Sleep apnoea is a medical disorder of varying clinical severity, which results from an involuntary cessation of breathing for a short time during sleep. Usually, this is a consequence of the muscles of the throat being completely relaxed and ‘obstructing’ or blocking the airway. This disorder is commonly referred to as obstructive sleep apnoea (OSA).

There are two types of breathing interruptions characteristic of OSA:

  • Apnoea: where the muscles and soft tissues in the throat relax and collapse sufficiently to cause a total blockage of the airway; it’s called an apnoea when the airflow is blocked for 10 seconds or more
  • Hypopnoea: a partial blockage of the airway that results in an airflow reduction of greater than 50% for 10 seconds or more

How can I tell if my sleep apnoea is severe? 

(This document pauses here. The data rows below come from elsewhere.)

$ cat config.mk
export PLATFORM = sky130hd
export DESIGN_NAME = fetch_front
export DESIGN_NICKNAME = d
export VERILOG_FILES = /design/src/source/fetch_pkg.sv /design/src/source/branch_resolve.sv /design/src/source/fetch_buffer.sv /design/src/source/fetch_front.sv /design/src/source/pc_gen.sv
export SDC_FILE = /design/constraint.sdc
export NUM_CORES = 1
export LEC_CHECK = 0
export ABC_AREA = 1
export BUFFER_PORTS_ARGS = -buffer_cell sky130_fd_sc_hd__buf_2
export CORE_MARGIN = 1
export CORE_UTILIZATION = 43
export CTS_CLUSTER_SIZE = 20
export DETAILED_ROUTE_END_ITERATION = 10
export PLACE_DENSITY_LB_ADDON = 0.25
export SYNTH_ARGS = -nofsm -noshare
export SYNTH_HDL_FRONTEND = slang
export SYNTH_SLANG_ARGS = --single-unit
$ cat constraint.sdc
create_clock -name clk -period 3.3 [get_ports clk]
set_input_delay 0.165 -clock clk [delete_from_list [all_inputs] [get_ports clk]]
set_output_delay 0.165 -clock clk [all_outputs]
set_load 0.1 [all_outputs]
$ cat src/source/fetch_pkg.sv
package fetch_pkg;

    // basic widths
    typedef logic [31:0] word_t;
    // two instructions, lower word at the lower address
    typedef logic [63:0] pair_t;

    // boot pc after reset
    localparam word_t reset_vector = 32'hbfc0_0000;
    // general exception entrance
    localparam word_t exc_entrance = 32'hbfc0_0380;
    // one instruction pair per request
    localparam word_t fetch_stride = 32'd8;

    // primary opcodes handled by the branch unit
    typedef enum logic [5:0] {
        op_special = 6'h00,
        op_regimm  = 6'h01,
        op_j       = 6'h02,
        op_jal     = 6'h03,
        op_beq     = 6'h04,
        op_bne     = 6'h05,
        op_blez    = 6'h06,
        op_bgtz    = 6'h07
    } opcode_t;

    // rt field under regimm
    localparam logic [4:0] regimm_bltz = 5'h00;
    localparam logic [4:0] regimm_bgez = 5'h01;
    // function field under special
    localparam logic [5:0] funct_jr = 6'h08;

    // instruction bus, data follows one cycle after addr_ok
    typedef struct packed {
        logic  valid;
        word_t addr;
    } ibus_req_t;

    typedef struct packed {
        logic  addr_ok;
        pair_t data;
    } ibus_resp_t;

    // i-format view
    typedef struct packed {
        opcode_t     opcode;
        logic [4:0]  rs;
        logic [4:0]  rt;
        logic [15:0] imm;
    } itype_t;

    // j-format view
    typedef struct packed {
        opcode_t     opcode;
        logic [25:0] index;
    } jtype_t;

    // same word, two decodings
    typedef union packed {
        itype_t itype;
        jtype_t jtype;
    } instr_u;

    // instruction sitting in the branch slot
    typedef struct packed {
        logic   valid;
        word_t  pc;
        instr_u instr;
        word_t  rs_value;
        word_t  rt_value;
    } branch_slot_t;

    typedef struct packed {
        logic  taken;
        word_t target;
    } redirect_t;

    // commit stage controls
    typedef struct packed {
        logic  exc;
        logic  eret;
        word_t epc;
    } commit_t;

    // pair handed downstream, instr_hi sits at pc + 4
    typedef struct packed {
        logic  valid;
        word_t pc;
        logic  addr_error;
        word_t instr_lo;
        word_t instr_hi;
    } fetch_pair_t;

endpackage

$ cat src/source/branch_resolve.sv
`timescale 1ns/1ns

module branch_resolve (
    input  fetch_pkg::branch_slot_t branch_slot,
    output fetch_pkg::redirect_t    redirect
);

    fetch_pkg::instr_u  instr;
    fetch_pkg::itype_t  itype;
    fetch_pkg::jtype_t  jtype;
    fetch_pkg::word_t   pc_plus4;
    fetch_pkg::word_t   br_offset;
    fetch_pkg::word_t   br_target;
    fetch_pkg::word_t   j_target;
    logic signed [31:0] rs_signed;
    logic               rs_zero;
    logic               rs_neg;
    logic               cond;
    logic               jump;
    logic               is_jr;

    assign instr = branch_slot.instr;
    // two views of the same word
    assign itype = instr.itype;
    assign jtype = instr.jtype;

    // delay slot address is the base for both target kinds
    assign pc_plus4 = branch_slot.pc + 32'd4;

    // sign-extended word offset
    assign br_offset = {{14{itype.imm[15]}}, itype.imm, 2'b00};
    assign br_target = pc_plus4 + br_offset;

    // region of the delay slot, index, word aligned
    assign j_target = {pc_plus4[31:28], jtype.index, 2'b00};

    // zero compares on rs
    assign rs_signed = branch_slot.rs_value;
    assign rs_zero   = branch_slot.rs_value == 32'd0;
    assign rs_neg    = rs_signed < 0;

    // jr lives under special, funct in the low immediate bits
    assign is_jr = itype.imm[5:0] == fetch_pkg::funct_jr;

    always_comb begin
        cond = 1'b0;
        jump = 1'b0;
        redirect.target = br_target;
        case (itype.opcode)
            fetch_pkg::op_beq: begin
                cond = branch_slot.rs_value == branch_slot.rt_value;
            end
            fetch_pkg::op_bne: begin
                cond = branch_slot.rs_value != branch_slot.rt_value;
            end
            fetch_pkg::op_blez: begin
                cond = rs_neg | rs_zero;
            end
            fetch_pkg::op_bgtz: begin
                cond = ~rs_neg & ~rs_zero;
            end
            fetch_pkg::op_regimm: begin
                // rt selects the compare
                if (itype.rt == fetch_pkg::regimm_bltz) begin
                    cond = rs_neg;
                end else if (itype.rt == fetch_pkg::regimm_bgez) begin
                    cond = ~rs_neg;
                end
            end
            fetch_pkg::op_j, fetch_pkg::op_jal: begin
                jump = 1'b1;
                redirect.target = j_target;
            end
            fetch_pkg::op_special: begin
                if (is_jr) begin
                    jump = 1'b1;
                    redirect.target = branch_slot.rs_value;
                end
            end
            default: begin
                cond = 1'b0;
            end
        endcase
    end

    // only a valid slot redirects
    assign redirect.taken = branch_slot.valid & (cond | jump);

endmodule

$ cat src/source/fetch_buffer.sv
`timescale 1ns/1ns

module fetch_buffer (
    input  logic                    clk,
    input  logic                    reset,
    input  logic                    accept,
    input  logic                    misaligned,
    input  fetch_pkg::word_t        pc,
    input  fetch_pkg::ibus_resp_t   ibus_resp,
    input  logic                    out_ready,
    input  logic                    flush,
    output fetch_pkg::fetch_pair_t  fetch_pair,
    output logic                    hold
);

    logic             f1_valid;
    logic             f1_err;
    fetch_pkg::word_t f1_pc;
    logic             held_valid;
    fetch_pkg::pair_t held_data;
    fetch_pkg::pair_t pair_data;
    logic             load;

    // a new entry enters on a bus accept or a misaligned pc
    assign load = accept | misaligned;

    // slot full and not taken this cycle
    assign hold = f1_valid & ~out_ready;

    // fetch-1 valid and hold-buffer state
    always_ff @(posedge clk) begin
        if (reset) begin
            f1_valid   <= 1'b0;
            held_valid <= 1'b0;
        end else if (flush) begin
            // wrong-path entry dropped, incoming one too
            f1_valid   <= 1'b0;
            held_valid <= 1'b0;
        end else begin
            if (load) begin
                f1_valid <= 1'b1;
            end else if (!hold) begin
                f1_valid <= 1'b0;
            end
            // capture once, on the first stalled cycle
            if (hold && !held_valid) begin
                held_valid <= 1'b1;
            end else if (!hold) begin
                held_valid <= 1'b0;
            end
        end
    end

    // entry payload
    always_ff @(posedge clk) begin
        if (load) begin
            f1_pc  <= pc;
            f1_err <= misaligned;
        end
        // later bus data may belong to repeated requests, so keep the first
        if (hold && !held_valid) begin
            held_data <= ibus_resp.data;
        end
    end

    // live response in the first cycle, hold buffer afterwards
    always_comb begin
        if (f1_err) begin
            pair_data = '0;
        end else if (held_valid) begin
            pair_data = held_data;
        end else begin
            pair_data = ibus_resp.data;
        end
    end

    assign fetch_pair.valid      = f1_valid;
    assign fetch_pair.pc         = f1_pc;
    assign fetch_pair.addr_error = f1_err;
    assign fetch_pair.instr_lo   = pair_data[31:0];
    assign fetch_pair.instr_hi   = pair_data[63:32];

endmodule

$ cat src/source/fetch_front.sv
`timescale 1ns/1ns

module fetch_front (
    input  logic                    clk,
    input  logic                    reset,
    output fetch_pkg::ibus_req_t    ibus_req,
    input  fetch_pkg::ibus_resp_t   ibus_resp,
    input  fetch_pkg::branch_slot_t branch_slot,
    input  fetch_pkg::commit_t      commit,
    input  logic                    out_ready,
    output fetch_pkg::fetch_pair_t  fetch_pair
);

    fetch_pkg::redirect_t redirect;
    logic                 accept;
    logic                 misaligned;
    logic                 hold;

    // next pc and bus request
    pc_gen u_pc_gen (
        .clk        (clk),
        .reset      (reset),
        .ibus_resp  (ibus_resp),
        .redirect   (redirect),
        .commit     (commit),
        .hold       (hold),
        .ibus_req   (ibus_req),
        .accept     (accept),
        .misaligned (misaligned)
    );

    // slot branch outcome, also the fetch-1 flush
    branch_resolve u_branch_resolve (
        .branch_slot (branch_slot),
        .redirect    (redirect)
    );

    // fetch-1 stage and output pair
    fetch_buffer u_fetch_buffer (
        .clk        (clk),
        .reset      (reset),
        .accept     (accept),
        .misaligned (misaligned),
        .pc         (ibus_req.addr),
        .ibus_resp  (ibus_resp),
        .out_ready  (out_ready),
        .flush      (redirect.taken),
        .fetch_pair (fetch_pair),
        .hold       (hold)
    );

endmodule

$ cat src/source/pc_gen.sv
`timescale 1ns/1ns

module pc_gen (
    input  logic                   clk,
    input  logic                   reset,
    input  fetch_pkg::ibus_resp_t  ibus_resp,
    input  fetch_pkg::redirect_t   redirect,
    input  fetch_pkg::commit_t     commit,
    input  logic                   hold,
    output fetch_pkg::ibus_req_t   ibus_req,
    output logic                   accept,
    output logic                   misaligned
);

    fetch_pkg::word_t pc;
    fetch_pkg::word_t pc_next;
    fetch_pkg::word_t exc_target;
    fetch_pkg::word_t exc_save;
    fetch_pkg::word_t br_save;
    logic             exc_saved;
    logic             br_saved;
    logic             exc_live;
    logic             pc_bad;
    logic             bus_accept;
    logic             stall;
    logic             advance;
    logic             enter;

    // word alignment of the pair address
    assign pc_bad = pc[1:0] != 2'b00;

    // misaligned pc never goes on the bus
    assign ibus_req.valid = ~pc_bad;
    assign ibus_req.addr  = pc;

    assign bus_accept = ibus_req.valid & ibus_resp.addr_ok;

    // waiting on addr_ok, or fetch-1 slot still occupied
    assign stall   = (~bus_accept & ~pc_bad) | hold;
    assign advance = ~stall;

    assign exc_live   = commit.exc | commit.eret;
    // exception wins over eret if both show up
    assign exc_target = commit.exc ? fetch_pkg::exc_entrance : commit.epc;

    // any pending redirect makes the current pc wrong-path
    assign enter = advance & ~(exc_saved | br_saved | exc_live | redirect.taken);
    assign accept     = bus_accept & enter;
    assign misaligned = pc_bad & enter;

    // next pc priority
    always_comb begin
        if (exc_saved) begin
            pc_next = exc_save;
        end else if (exc_live) begin
            pc_next = exc_target;
        end else if (br_saved) begin
            pc_next = br_save;
        end else if (redirect.taken) begin
            pc_next = redirect.target;
        end else begin
            pc_next = pc + fetch_pkg::fetch_stride;
        end
    end

    // pc and saved-redirect flags
    always_ff @(posedge clk) begin
        if (reset) begin
            pc        <= fetch_pkg::reset_vector;
            exc_saved <= 1'b0;
            br_saved  <= 1'b0;
        end else if (advance) begin
            pc        <= pc_next;
            exc_saved <= 1'b0;
            br_saved  <= 1'b0;
        end else if (exc_live) begin
            // exception or eret replaces any saved branch
            exc_saved <= 1'b1;
            br_saved  <= 1'b0;
        end else if (redirect.taken && !exc_saved) begin
            br_saved <= 1'b1;
        end
    end

    // saved targets
    always_ff @(posedge clk) begin
        if (stall && exc_live) begin
            exc_save <= exc_target;
        end
        if (stall && redirect.taken) begin
            br_save <= redirect.target;
        end
    end

endmodule

==> results of run 1 <==
## final cells by class
cell class,count,area (sq um)
multi-input cells,1358,6800
fillers,2799,12300
well taps,390,488
flip-flops and latches,197,5560
repair buffers,554,3480
inverters,173,652
clock buffers,17,425
clock inverters,15,141
## per-layer routing
layer | wire length, um | track usage
met4 | 1340 | 0.111
met2 | 22400 | 0.497
met1 | 19300 | 0.375
met5 | 0 | 0
met3 | 3260 | 0.0496
## state kept, by name, indices dropped and copies added (netlist names)
register,cells
u_fetch_buffer.f1_err,1
u_fetch_buffer.f1_pc,32
u_pc_gen.pc,32
u_fetch_buffer.held_valid,1
u_fetch_buffer.f1_valid,1
u_pc_gen.exc_saved,1
u_pc_gen.br_saved,1
u_pc_gen.br_save,32
u_fetch_buffer.held_data,64
u_pc_gen.exc_save,32
## cell usage in the layout (no fill, tap or decap), types with 13 or more instances in the layout
cell type	n
dlygate4sd3_1	73
o21ai_0	27
dfxtp_1	35
nor2_1	231
xor2_1	29
buf_4	117
nand2_1	561
inv_1	162
nor3_1	17
buf_2	361
edfxtp_1	161
a22oi_1	23
a21oi_1	122
clkbuf_16	17
or2_2	13
nand4_1	21
xnor2_1	43
nand3_1	103
o21ai_1	22
ha_1	32
nor2_2	19
## cells by family after synthesis
kind of cell,count (synthesis),synth area share
adders and majority gates,34,0.0328
DFF,197,0.421
AOI/OAI and AO/OA,237,0.102
buffers and inverters,236,0.0719
xor gates and xnor gates,72,0.0478
and+or+nand+nor,1015,0.325
## through the flow
| step | instance area [sq um] | std cells |
|---|---|---|
| after detailed placement | 16200 | 2599 |
| final | 17500 | 2704 |
| after global routing | 17500 | 2704 |
| after global placement | 16200 | 2599 |
| after CTS | 17500 | 2704 |
| after floorplan | 13200 | 1791 |
## critical path: cells and delay by family
kind	cells	cell delay, ps
AO/OA/AOI/OAI	2	180
buffers and inverters	10	940
AND/OR/NAND/NOR	19	1670
adder cells (fa/ha/maj)	1	380
## where the power goes
| part | switching (mW) | internal, mW | leakage (nW) |
|---|---|---|---|
| combinational | 1.83 | 0.743 | 6.29 |
| clock | 1.01 | 1.00 | 0.278 |
| sequential | 0.136 | 2.86 | 1.77 |
| total | 2.98 | 4.60 | 8.34 |
## worst paths after layout
check | startpoint | to | slack (ps) | depth (start not counted)
worst max-delay path | branch_slot[100] | u_pc_gen.pc[20] | 300 | 32
worst min-delay path | commit[8] | u_pc_gen.exc_save[8] | 40 | 2
worst max register to register | u_pc_gen.pc[3] | u_pc_gen.pc[29] | 660 | 13
worst min register to register | u_pc_gen.pc[4] | u_pc_gen.pc[4] | 530 | 2
## timing repair
action,CTS,global route
endpoints found under the setup margin,0,22
hold buffers,73,0
resized for setup,0,26
endpoints found under the hold margin,73,0
buffers inserted,0,0
==> results.sh, run 1 <==
export IMPL_grt_pass1_vias=13300
export IMPL_max_stage_delay_ps=380
export IMPL_ys_top_cells_by_area="edfxtp_1 37%, nand2_1 16%, nor2_1 7.0%"
export IMPL_grt_overflow_total=0
export IMPL_final_util=0.587
export IMPL_critPathKind="input pin to flop"
export IMPL_cts_buffers=17
export IMPL_grt_max_degree=66
export IMPL_grt_util_all_layers=0.294
export IMPL_die_h_um=177
export IMPL_top_level_ports=362
export IMPL_place_hpwl_um=35300
export IMPL_root_buffer="clkbuf_16"
export IMPL_cp_required_ps=3640
export IMPL_syn_area_sq_mm=0.0132
export IMPL_cts_max_path_buffers=2
export IMPL_synth_fp_nets=2056
export IMPL_yosysSeqAreaShare=0.421
export IMPL_rsz0062_at_grt="true"
export IMPL_cts_clk_slew_worst_paths_ps=70
export IMPL_diodes=0
export IMPL_rows=63
export IMPL_cts_tree="done"
export IMPL_synth_edf_count=161
export IMPL_path_common_cell="nand2_1"
export IMPL_yosysTopAreaCellShare=0.366
export IMPL_cp_slowest_cell="ha_1"
export IMPL_synth_area_per_cell_sq_um=7.37
export IMPL_synth_warnings=0
export IMPL_yosys_most_used_dff="edfxtp_1"
export IMPL_clkLatencyLatePin_ps=450
export IMPL_io_buffers=361
export IMPL_wirelength_um=46300
export IMPL_ys_ff_latch=197
export IMPL_dr_pass1_iters=7
export IMPL_wl_per_cell_um=17.1
export IMPL_hold_viol=0
export IMPL_cp_start_kind="input pin"
export IMPL_finalSetupViolCount=0
export IMPL_worst_pin_slew_ps=1180
export IMPL_slew_headroom=0.216
export IMPL_worstHoldPathType="input pin to flop"
export IMPL_finalClockSkew_ps=12.6
export IMPL_grt_pass1_wl_um=70800
export IMPL_drive_above_1_share=0.256
export IMPL_vias_per_cell=5.15
export IMPL_layout_setup_ws_ps=302
export IMPL_synthCells=1791
export IMPL_drtIter0Drc=1260
export IMPL_leakage_nw=8.34
export IMPL_fin_setup_tns_ps=0
export IMPL_cap_viol_max_count=0
export IMPL_clock_fmax_ghz=0.334
export IMPL_status="completed"
export IMPL_final_period_utilization=0.908
export IMPL_htreeDepth=4
export IMPL_clkSinkCount=197
export IMPL_whs_ps=35.2
export IMPL_p_per_area_mw_per_mm2=432
export IMPL_syn2layout_area_growth_pct=33.0
export IMPL_critPathMaxFanout=4
export IMPL_synth_most_common_cell="nand2_1"
export IMPL_chipWidth_um=177
export IMPL_cp_arrival_ps=3340
export IMPL_synthTopCellsByCount="562 x nand2_1, 247 x nor2_1, 163 x inv_1"
export IMPL_drv_slew=0
export IMPL_initial_core_util=0.442
export IMPL_antenna_found_initial=0
export IMPL_critPathCaptureType="flop"
export IMPL_ir_worst_vdd_v=0.000372
export IMPL_core_area_sq_mm=0.0299
export IMPL_total_power_mw=7.58
export IMPL_min_period_ps=3000
export IMPL_yosys_area_top_type="edfxtp_1"
export IMPL_ant_nets=0
export IMPL_drc_errors=0
export IMPL_yosysUniqueCellTypes=52
export IMPL_dr_total_vias=13900
export IMPL_dp_slack_ps=-285
export IMPL_gp_congestion=0.966
export IMPL_finalNetCount=2566
export IMPL_die_area_sq_mm=0.0314
export IMPL_async_flop_share=0
No activity file was read; power rests on OpenSTA's default activity.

The severity of sleep apnoea depends on how often your breathing is interrupted. As a guide:

  • normal sleep: fewer than 5 interruptions per hour
  • mild sleep apnoea: between 5 and 14 interruptions per hour
  • moderate sleep apnoea: between 15 and 30 interruptions per hour
  • severe sleep apnoea: more than 30 interruptions per hour.

There may be repeated apnoea episodes throughout the night, possibly one per minute or two in severe cases. You can’t breathe in oxygen or exhale carbon dioxide during the apnoeic event. This results in low oxygen levels and increased carbon dioxide levels in the blood. This alerts the brain to resume breathing and causes arousal. Each arousal sends a signal from the brain to the upper airway muscles to open the airway. Breathing is resumed, often with a loud snort or gasp. Frequent arousals, although necessary for breathing to restart, prevent restorative, deep sleep. This regularly disturbed sleep may cause tiredness and sleepiness during the day. 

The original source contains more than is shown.